People learned about the release through local radio and social media; now dozens of children press forward, asking Moretti questions about Tommy’s treatment and recovery. The scene highlights the public-facing side of the nonprofit: education and conservation outreach are as central to the hospital’s work as veterinary care and research.

The Turtle Hospital in Marathon is unique in the United States for combining sea turtle rescue, rehabilitation, research and public education under one roof. The facility has led national research into fibropapilloma, a potentially fatal disease that can immobilize turtles by overtaking soft tissue and impairing sight and feeding. Hospital veterinarians also treat more familiar injuries—entanglement in fishing gear, ingestion of plastic and balloon debris, and boat-propeller strikes—using advanced surgical techniques to remove growths and restore mobility and vision.
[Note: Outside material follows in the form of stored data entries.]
Design cordic_dds, start of the top module:
module cordic_dds # (
   parameter DW = 16,                
   parameter PIPE_DEPTH = 14,        
   parameter limP = 16'h4dba         
)
( 
   sin_o, cos_o, err_o,
   clk, phase_i
);
   input             clk;
   input [DW-1:0]    phase_i;        
   output [DW:0]     sin_o, cos_o;   
   output [DW:0]     err_o;          
   reg [DW:0] cos_r, sin_o_r;
   reg [DW:0] x[PIPE_DEPTH:0];
   reg [DW:0] y[PIPE_DEPTH:0];
   reg [DW:0] z[PIPE_DEPTH:0];
   reg [1:0] quadrant [PIPE_DEPTH:0];
   wire [DW:0] atan_rom[PIPE_DEPTH:0];
   assign atan_rom[0] = 8189;
   assign atan_rom[1] = 4834;
   assign atan_rom[2] = 2554;
   assign atan_rom[3] = 1296;
   assign atan_rom[4] = 650;
   assign atan_rom[5] = 325;
   assign atan_rom[6] = 162;
   assign atan_rom[7] = 81;
   assign atan_rom[8] = 40;
   assign atan_rom[9] = 20;
   assign atan_rom[10] = 10;
   assign atan_rom[11] = 5;
   assign atan_rom[12] = 2;
   assign atan_rom[13] = 1;
   assign atan_rom[14] = 0;
   always @ (posedge clk) begin  
      x[0] <= {1'b0, limP};
      y[0] <= 0;
      z[0] <= {3'b0, phase_i[DW-1-2:0]};  
   end
   always @ (posedge clk) begin  
      x[1] <= x[0] - y[0];
      y[1] <= x[0] + y[0];
      z[1] <= z[0] - atan_rom[0];  
   end
   generate
      genvar k;
      for(k=1; k<PIPE_DEPTH; k=k+1) begin
         always @ (posedge clk) begin
            if (z[k][DW]) begin  
               x[k+1] <= x[k] + {{k{y[k][DW]}},y[k][DW:k]};  
               y[k+1] <= y[k] - {{k{x[k][DW]}},x[k][DW:k]};  
               z[k+1] <= z[k] + atan_rom[k];
            end else begin
               x[k+1] <= x[k] - {{k{y[k][DW]}},y[k][DW:k]};
               y[k+1] <= y[k] + {{k{x[k][DW]}},x[k][DW:k]};
               z[k+1] <= z[k] - atan_rom[k];
            end
         end
      end
   endgenerate
   always @ (posedge clk) begin
      quadrant[0] <= phase_i[DW-1:DW-2];
   end
   generate
      genvar j;
      for(j=0; j<PIPE_DEPTH; j=j+1) begin
         always @ (posedge clk) begin
            quadrant[j+1] <= quadrant[j];
         end
      end
   endgenerate
   always @ (posedge clk)
      case(quadrant[PIPE_DEPTH])
         2'b00: begin
            cos_r <= x[PIPE_DEPTH];  
            sin_o_r <= y[PIPE_DEPTH];  
         end
         2'b01: begin
  ...
clock: 5.0 ns
lec_check: 0
abc_area: 0
cap_margin: 25
cell_pad_in_sites_global_placement: 1
core_margin: 2
core_utilization: 39
cts_cluster_diameter: 217
hold_slack_margin: 0.16
slew_margin: 20
run.sh (not shown) runs the stock make flow with config.mk's settings and CLKGATE_MAP_FILE=.
Then changed:
ABC_AREA = 1   (was 0)
CAP_MARGIN = 10   (was 25)
CELL_PAD_IN_SITES_GLOBAL_PLACEMENT = unset   (was 1)
CORE_UTILIZATION = 72   (was 39)
CTS_CLUSTER_DIAMETER = 364   (was 217)
CTS_CLUSTER_SIZE = 37   (was unset)
HOLD_SLACK_MARGIN = unset   (was 0.16)
clock period = 2.26 ns   (was 5.0 ns; I/O delays follow)
With this change the flow did not get past global routing with GRT-0232.
Die area fell by 36%.
Synthesized cell count rose by 54%.
Area after synthesis rose by 17%.


cordic_dds again, from the RTL that the note above started with.
make LEC_CHECK=0 CAP_MARGIN=20 CELL_PAD_IN_SITES_DETAIL_PLACEMENT=0 CELL_PAD_IN_SITES_GLOBAL_PLACEMENT=3 CORE_ASPECT_RATIO=1.25 CORE_MARGIN=9 CORE_UTILIZATION=40 CTS_CLUSTER_SIZE=55 GPL_TIMING_DRIVEN=1 MIN_ROUTING_LAYER=met2 SLEW_MARGIN=20 TNS_END_PERCENT=5 finish   # period 4.98 ns
Edit:
ABC_AREA = 1   (was not set)
CAP_MARGIN = 5   (was 20)
CELL_PAD_IN_SITES_DETAIL_PLACEMENT = not set   (was 0)
CELL_PAD_IN_SITES_GLOBAL_PLACEMENT = not set   (was 3)
CORE_ASPECT_RATIO = not set   (was 1.25)
CORE_MARGIN = 2   (was 9)
CORE_UTILIZATION = 72   (was 40)
CTS_CLUSTER_DIAMETER = 226   (was not set)
CTS_CLUSTER_SIZE = 37   (was 55)
GPL_TIMING_DRIVEN = not set   (was 1)
MIN_ROUTING_LAYER = not set   (was met2)
TNS_END_PERCENT = not set   (was 5)
clock period = 2.26 ns   (was 4.98 ns; I/O delays follow)
=>
- The new run died in global routing (GRT-0232)
- die area fell by well over a third
- synthesized cell count rose by well over a third
- area after synthesis rose by about a fifth
Edit:
CAP_MARGIN = 20   (was 5)
CTS_CLUSTER_DIAMETER = not set   (was 226)
clock period = 2.74 ns   (was 2.26 ns; I/O delays follow)
Outcome:
- The changed run completed without violations
- synthesized cell count is unchanged
- area after synthesis does not change
- die area does not change
Edit:
ABC_AREA = not set   (was 1)
CTS_CLUSTER_SIZE = 34   (was 37)
clock period = 3.09 ns   (was 2.74 ns; I/O delays follow)
What happened: Now the flow finished but fails on negative setup slack; core utilization grows by 6.0 points; sequential share of layout area went up by 2.3 points; worst setup slack degrades by 230 ps; design area falls by a little under a tenth; wire length goes down by about a fifth; via count drops by a quarter to a third; area after synthesis shrinks by about a fifth.


== v6 ==
cordic_dds again, from the RTL that the note above started with.
Settings: LEC_CHECK=0, ABC_AREA=1, CAP_MARGIN=20, CELL_PAD_IN_SITES_GLOBAL_PLACEMENT=1, CORE_MARGIN=5, CORE_UTILIZATION=35, CTS_CLUSTER_SIZE=53, MAX_ROUTING_LAYER=met5, MIN_ROUTING_LAYER=met2, PLACE_DENSITY_LB_ADDON=0.12, SETUP_SLACK_MARGIN=-0.02, SLEW_MARGIN=40; clock period 3.28 ns.
Inputs modified between v6 and v7:
# v6
export LEC_CHECK = 0
export ABC_AREA = 1
export CAP_MARGIN = 20
export CELL_PAD_IN_SITES_GLOBAL_PLACEMENT = 1
export CORE_MARGIN = 5
export CORE_UTILIZATION = 35
export CTS_CLUSTER_SIZE = 53
export MAX_ROUTING_LAYER = met5
export MIN_ROUTING_LAYER = met2
export PLACE_DENSITY_LB_ADDON = 0.12
export SETUP_SLACK_MARGIN = -0.02
export SLEW_MARGIN = 40
create_clock -name core_clock -period 3.28 [get_ports {clk}]
# v7
export LEC_CHECK = 0
export CAP_MARGIN = 20
export CORE_MARGIN = 2
export CORE_UTILIZATION = 62
export SLEW_MARGIN = 20
create_clock -name core_clock -period 4.0 [get_ports {clk}]
Results
v7 vs v6 on met2 global-route usage: v7 is the higher one. Top metal layer carrying routed signals = met5: v6; top metal layer carrying routed signals = met4: v7. Taking v6 as the reference, in v7 post-synthesis instance area shrank by 0.0076 sq mm, largest clock skew in the final design held steady, design area shrank by about 16%. The count of placed standard cells in the final layout, fillers left out in v7 is 0.62 times that in v6. The global-route wire length before repair in v7 was lower than what v6 gave. v7 vs v6: detailed-router iteration count before antenna repair down. When v7 is measured against v6, its latest clock arrival within the worst-skew pair turns out 90 ps lower.


Starting RTL as in the previous note.
make LEC_CHECK=0 CAP_MARGIN=20 CORE_MARGIN=2 CORE_UTILIZATION=71 CTS_CLUSTER_DIAMETER=232 CTS_CLUSTER_SIZE=23 GPL_ROUTABILITY_DRIVEN=1 GPL_TIMING_DRIVEN=1 PLACE_DENSITY_LB_ADDON=0.26 SETUP_SLACK_MARGIN=0.45 SLEW_MARGIN=20 TNS_END_PERCENT=10 finish   # period 3.87 ns
The baseline went through all stages and came out clean.
Rerun with:
Settings changed: ABC_AREA from default to 1, CELL_PAD_IN_SITES_GLOBAL_PLACEMENT from default to 1, CORE_UTILIZATION 71 to 40, CTS_CLUSTER_DIAMETER 232 to default, CTS_CLUSTER_SIZE 23 to default, GPL_ROUTABILITY_DRIVEN 1 to default, GPL_TIMING_DRIVEN 1 to default, PLACE_DENSITY_LB_ADDON 0.26 to default, SETUP_SLACK_MARGIN 0.45 to default, TNS_END_PERCENT 10 to default.
Clock period 3.87 ns to 5.0 ns, I/O delays scaled along.
Result: Design area climbs by 22%; synthesized area went up by 17%; via count came out higher by 34%; critical path depth climbs by 1; die size increases by about 100%.
Rerun with:
Settings changed: ABC_AREA 1 to 0, CELL_PAD_IN_SITES_GLOBAL_PLACEMENT 1 to 3, CORE_MARGIN 2 to 8, CORE_UTILIZATION 40 to 39, CTS_CLUSTER_DIAMETER from default to 217, GPL_TIMING_DRIVEN from default to 0, MAX_ROUTING_LAYER from default to met4, SETUP_SLACK_MARGIN from default to 0.58, TNS_END_PERCENT from default to 75.
What happened:
- count of clock-buffer cells in the layout went up by 5
- design area falls by roughly a tenth
- maximum frequency came out lower by about a fifth
- synthesized cell count is lower by a quarter to a third
- final cell count is lower by a quarter to a third
- routed wire length came out lower by a quarter to a third
- global-route usage shrinks by 4.4 points
- setup slack loses 770 ps


run A:
Starting RTL as in the previous note.
Settings: LEC_CHECK=0, CAP_MARGIN=35, CELL_PAD_IN_SITES_GLOBAL_PLACEMENT=1, CORE_ASPECT_RATIO=1.11, CORE_MARGIN=5, CORE_UTILIZATION=40, MAX_ROUTING_LAYER=met4, MIN_ROUTING_LAYER=met2, SETUP_SLACK_MARGIN=0.53, SLEW_MARGIN=30; clock period 3.65 ns.
Inputs modified between run A and run B:
Settings: PLACE_DENSITY_LB_ADDON: unset -> 0.21; GPL_ROUTABILITY_DRIVEN: unset -> 0; HOLD_SLACK_MARGIN: unset -> 0.22.
[summary]
Complete run, failing final checks: run B, reason DRC.
The all-layer global routing usage reported for run B is smaller than that of run A by 0.94 points.
Taking run A as the reference, in run B layout-stage area growth over the synthesis result went down, met3 layer usage reported by global route fell 1.5 points, non-clock buffer count decreased about 15%, total iterations of the first detailed-routing run increased by 40 relative to the old numbers.
Run A → run B: hold slack stayed essentially flat; final critical-path required period rose by 0.095 ns; final-layout clock buffer total fell by 1.6%.
On cell count along the critical path, run B and run A are basically level.
Relative to run B, the following input files were edited for run C:
Settings: PLACE_DENSITY_LB_ADDON removed (was 0.21); HOLD_SLACK_MARGIN removed (was 0.22); MAX_ROUTING_LAYER removed (was met4); GPL_ROUTABILITY_DRIVEN removed (was 0); CELL_PAD_IN_SITES_GLOBAL_PLACEMENT removed (was 1); MIN_ROUTING_LAYER removed (was met2); SLEW_MARGIN changed from 30 to 20; CORE_MARGIN changed from 5 to 2; CAP_MARGIN changed from 35 to 20; SETUP_SLACK_MARGIN removed (was 0.53); CORE_ASPECT_RATIO removed (was 1.11); the clock period (ns, I/O delays scaled along) changed from 3.65 to 2.67.
Findings:
As for a clean layout from run B and run C, there is none. Complete run, failing final checks: run C, reason setup timing. Run C -> run B: global routing met2 resource utilization flat. In the metrics for run B and run C, the one carrying the lower sequential share of layout area is run C. In run C, the final period utilization came out 27 points above the value in run B.
Setup changes, run C to run D
Settings: SETUP_SLACK_MARGIN now 0.98, previously not set; CORE_UTILIZATION now 61, was 40; the clock period (ns, I/O delays scaled along) now 3.69, was 2.67.
Notes after the runs:
Compared with run C, in run D clock period minus worst slack went up; worst hold slack went up by 0.025 ns; non-clock buffer count in the final layout -601; post-detailed-route wirelength per cell increased 2.7 um.
Die: run D smaller than run C
Filler cell count in the final layout (higher): run C
In run D relative to run C, area occupied by multi-input gates had gone down slightly.
Re quantity of hold-fixing buffers added after cts: no difference whatsoever between run D and run C.
Number of gates on the worst path with buffers counted for run D: 2 up relative to run C
Run D finished every stage and its layout cleared the timing, design-rule and antenna checks.
Comparing run D against run C, there is no change at all in synthesized area.
The area growth from synthesis to layout in run D sits 13 points below the value recorded for run C.
Edits applied to the flow inputs when going from run D to run E:
Settings: a deleted SETUP_SLACK_MARGIN that had been 0.98; an added MIN_ROUTING_LAYER of met2; a change of CORE_MARGIN from 2 to 5; an added MAX_ROUTING_LAYER of met4; a change of CORE_UTILIZATION from 61 to 40; a change of the clock period (ns, I/O delays scaled along) from 3.69 to 5.0.
### Flow results
Looking at instance count on the critical path, run E sits below run D.
Global-route usage came out lower on run E than on run D.
Diff run D and run E: time the final worst path needs with I/O delays and setup higher in run E
Die width of run E exceeds that of run D by more than a quarter.
The maximum single-stage delay on the critical path reported for run E is greater than that of run D by 0.25 ns.
Critical path data required time ends up higher on run E.
Run E — maximum fanout encountered on the critical timing path 17 higher, run D as reference
What run F does differently from run E at the input level:
Settings: MAX_ROUTING_LAYER no longer set, was met4; CAP_MARGIN now 10, was 20; CORE_UTILIZATION now 71, was 40; MIN_ROUTING_LAYER no longer set, was met2; ABC_AREA now 1, previously not set; CORE_MARGIN now 2, was 5; CTS_CLUSTER_DIAMETER now 256, previously not set; the clock period (ns, I/O delays scaled along) now 2.69, was 5.0.
Results
Run F against run E: pin count of the biggest net entering global routing now smaller, clock skew went down, largest buffer count on any clock path ~0 delta, count of mapped cells out of synthesis +2619.
On total cells reported by yosys after synthesis: between run F and run E, it ends up higher for run F.
Final setup slack of the worst path ended up 1.05 ns lower on run F than on run E.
Alongside clinical work, The Turtle Hospital offers popular tours guided by a team of 21 full-time and five part-time educators. Visitors receive briefings on sea turtle species, biology, human-caused threats, and conservation best practices; they may witness veterinary procedures and always visit the rehabilitation pools. One pool houses approximately 18 turtles that cannot be released due to permanent injuries, while others undergo treatment and recovery before being returned to the wild. To date, the hospital has successfully released more than 2,000 sea turtles back into their natural habitat.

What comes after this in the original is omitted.